Angular momentum about a moving point I was used to see the Angular Momentum Principle as:
$\dot{\underline{H}_O} = \underline{M}_O^{ext}$
that is, the change in angular momentum equates the external torque w.r.t. a point $O$.
Now, I've found a book where the same principle is expressed as:
$\dot{\underline{H}_O} + \underline{v}_O \times \underline{P} = \underline{M}_O^{ext}$
where $\underline{v}_O$ is the velocity of the point $O$, and $P$ the total linear momentum.
Is the first equation still valid if the point $O$ is moving? What is the difference between the two otherwise? 
Thanks!
 A: Taking the answer in advance, the second formula is the general one. Thus the first is not always valid.
But let's derive shortly the angular momentum principle (AMP) for a point mass. To do so, let's look at this general situation:

The definition of angular momentum $\underline H_B$ w.r.t. a generic point B is:
$$\underline H_B(t):=\underline\varrho_B(t) \times \underline P(t)$$
and the definition of the resultant torque around w.r.t a point $B$ is:
$$\underline M_B:=\underline \varrho_B\times\underline F$$
where F denotes the summ of all forces on the point mass.
to get the AMP, we need to differentiate $\underline H_B$ with respect to time.

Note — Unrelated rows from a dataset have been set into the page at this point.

Background: an optimization exercise with open tools, aiming at small area. Do not read the settings as production practice. The RTL was checked by simulation tests, not by an equivalence proof against the original design.

==> flow/design.v (excerpt) <==
module xfr1_boot (
    input  wire        clk,
    input  wire        rst,          
    input  wire        line_in,      
    output wire        line_out,     
    output wire        boot_user,    
    output wire        fl_req,
    output wire [1:0]  fl_cmd,       
    output wire [15:0] fl_addr,
    output wire [15:0] fl_wdata,
    input  wire        fl_ack,
    input  wire [7:0]  fl_rdata,
    output wire        adc_req,
    input  wire        adc_ack,
    input  wire [7:0]  adc_data
);
==> flow/config.mk <==
export PLATFORM = sky130hd
export DESIGN_NAME = xfr1_boot
export DESIGN_NICKNAME = xfr1_boot
export VERILOG_FILES = /design/flow/design.v
export SDC_FILE = /design/flow/constraint.sdc
export NUM_CORES = 4
export LEC_CHECK = 0
export CAP_MARGIN = 20
export CORE_MARGIN = 2
export CORE_UTILIZATION = 70
export CTS_BUF_LIST = sky130_fd_sc_hd__clkbuf_8
export CTS_CLUSTER_DIAMETER = 55
export CTS_CLUSTER_SIZE = 18
export PLACE_DENSITY = 0.8
export SLEW_MARGIN = 20
==> flow/constraint.sdc <==
create_clock -name core_clock -period 10.0 [get_ports {clk}]
set_input_delay 2.0000 -clock core_clock [delete_from_list [all_inputs] [get_ports {clk}]]
set_output_delay 2.0000 -clock core_clock [all_outputs]
set_load 0.01 [all_outputs]
run.sh (not shown) runs the stock make flow with config.mk's settings and CLKGATE_MAP_FILE= SYNTH_SCRIPT=/design/flow/synth_recipe.tcl, a recipe that flattens the netlist after the stock synthesis.
Rerun with:
==> flow/flow/run.sh (new file) <==
#!/bin/bash
# The standard layout (standard.sh), with clock tree synthesis told not to add
# dummy loads and the port buffers made with the smallest buffer cell.
set -euo pipefail
bash standard.sh "CTS_ARGS=-sink_clustering_enable -repair_clock_nets -dont_use_dummy_load -sink_clustering_size 34 -sink_clustering_max_diameter 50 -buf_list sky130_fd_sc_hd__clkbuf_16" "BUFFER_PORTS_ARGS=-buffer_cell sky130_fd_sc_hd__buf_1" finish > flow_make.log 2>&1
==> flow/standard.sh (new file) <==
#!/bin/bash
# synth_recipe.tcl (not shown) runs the flow's synth.tcl, then flattens the netlist and writes it again
# the make line also repeats each setting of config.mk as NAME=value (left out here)
make -C /OpenROAD-flow-scripts/flow DESIGN_CONFIG=/design/flow/config.mk WORK_HOME=/design/flow/orfs CLKGATE_MAP_FILE= SYNTH_SCRIPT=/design/flow/synth_recipe.tcl "${@:-finish}"
Settings changed: CORE_UTILIZATION 70 to 80, CTS_BUF_LIST sky130_fd_sc_hd__clkbuf_8 to default, CTS_CLUSTER_DIAMETER 55 to default, CTS_CLUSTER_SIZE 18 to default, PLACE_DENSITY 0.8 to 0.85.
removed: flow/run.sh
Outcome: This time the run aborted during clock tree synthesis (4_1_cts); synthesized cell count is unchanged; area after synthesis stays the same.
Rerun with:
==> flow/run.sh (new file) <==
#!/bin/bash
# synth_recipe.tcl (not shown) runs the flow's synth.tcl, then flattens the netlist and writes it again
# the make line also repeats each setting of config.mk as NAME=value (left out here)
make -C /OpenROAD-flow-scripts/flow DESIGN_CONFIG=/design/flow/config.mk WORK_HOME=/design/flow/orfs CLKGATE_MAP_FILE= SYNTH_SCRIPT=/design/flow/synth_recipe.tcl finish
Settings changed: CORE_UTILIZATION 80 to 70, CTS_BUF_LIST from default to sky130_fd_sc_hd__clkbuf_16, CTS_CLUSTER_DIAMETER from default to 60, CTS_CLUSTER_SIZE from default to 30, PLACE_DENSITY 0.85 to 0.8.
removed: flow/flow/run.sh
removed: flow/standard.sh
This time the run went through all stages and came out clean.
Synthesized area does not change.
Synthesized cell count stays the same.
Rerun with:
==> flow/flow/run.sh (new file) <==
#!/bin/bash
# The standard layout (standard.sh), with clock tree synthesis told not to add
# dummy loads and the port buffers made with the smallest buffer cell.
set -euo pipefail
bash standard.sh "CTS_ARGS=-sink_clustering_enable -repair_clock_nets -dont_use_dummy_load -sink_clustering_size 18 -sink_clustering_max_diameter 55 -buf_list sky130_fd_sc_hd__clkbuf_8" "BUFFER_PORTS_ARGS=-buffer_cell sky130_fd_sc_hd__buf_1" finish > flow_make.log 2>&1
==> flow/standard.sh (new file) <==
#!/bin/bash
# synth_recipe.tcl (not shown) runs the flow's synth.tcl, then flattens the netlist and writes it again
# the make line also repeats each setting of config.mk as NAME=value (left out here)
make -C /OpenROAD-flow-scripts/flow DESIGN_CONFIG=/design/flow/config.mk WORK_HOME=/design/flow/orfs CLKGATE_MAP_FILE= SYNTH_SCRIPT=/design/flow/synth_recipe.tcl "${@:-finish}"
Settings changed: CTS_BUF_LIST sky130_fd_sc_hd__clkbuf_16 to default, CTS_CLUSTER_DIAMETER 60 to default, CTS_CLUSTER_SIZE 30 to default.
removed: flow/run.sh
Effect: The changed run ran to the end with no violations. Critical path depth shrinks by 1. Wire length drops by a little under a tenth. Register-to-register slack gets worse by 260 ps. Via count stays flat. Synthesized area does not change. Cell area goes down by a few percent.

what the ideal ports hide:
Ports are ideal in the flow. The routed layouts listed here were re-timed in OpenROAD.
Step 1, drivers: a clkbuf_16 drives clk and a buf_2 each remaining input, both assumed.
Step 2, shift: input delay + t, output delay - t, t = (earliest + latest rising clock arrival at the registers) / 2. This alone moves slack from input paths to output paths.
Three values: ideal, step 1, step 2; two values: the first two.
run	t (ns)	slack for setup (ns)	worst setup path at the end
the first run	0.722	5.146 / 5.176 / 4.453	input to register
the third run	0.677	4.833 / 4.866 / 4.189	input to register
the fourth run	0.711	5.027 / 5.056 / 4.346	input to register
After both steps every run listed still meets setup and hold. For the first run, which loses most, drivers alone change the setup slack by +0.030 ns; drivers and shift together by -0.693 ns.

Using the product rule we get:
$$\underline{\dot H} = \frac{\mathrm d}{\mathrm d t}\left(\underline\varrho_B \times \underline P\right) = \underline{\dot\varrho_B} \times \underline P + \underline\varrho_B \times \underline{\dot P} = \underline{\dot\varrho_B} \times \underline P + \underline\varrho_B \times \underline F$$
now, let's use $\underline \varrho = \underline r - \underline r_B$ and thus $ \underline {\dot\varrho} = \underline {\dot r} - \underline {\dot r_B} = \underline v - \underline  v_B$ to get:
$$\underline{\dot H} = (\underline v - \underline  v_B)\times \underline P + \underline M_B$$
but since the cross product of two parallel vectors vanishes, $\underline v \times \underline P = \underline v \times (m\underline v) = \underline 0$, we can simplify it to the following:
$$\underline {\dot H_B} + \underline v_B \times \underline P = \underline M_B$$
For the other formula mentioned to be valide, it must hold $\underline v_B \times \underline P = 0$. We only get this if either $\underline v_B = 0$ (B is fixed) or $\underline v_B || \underline P$.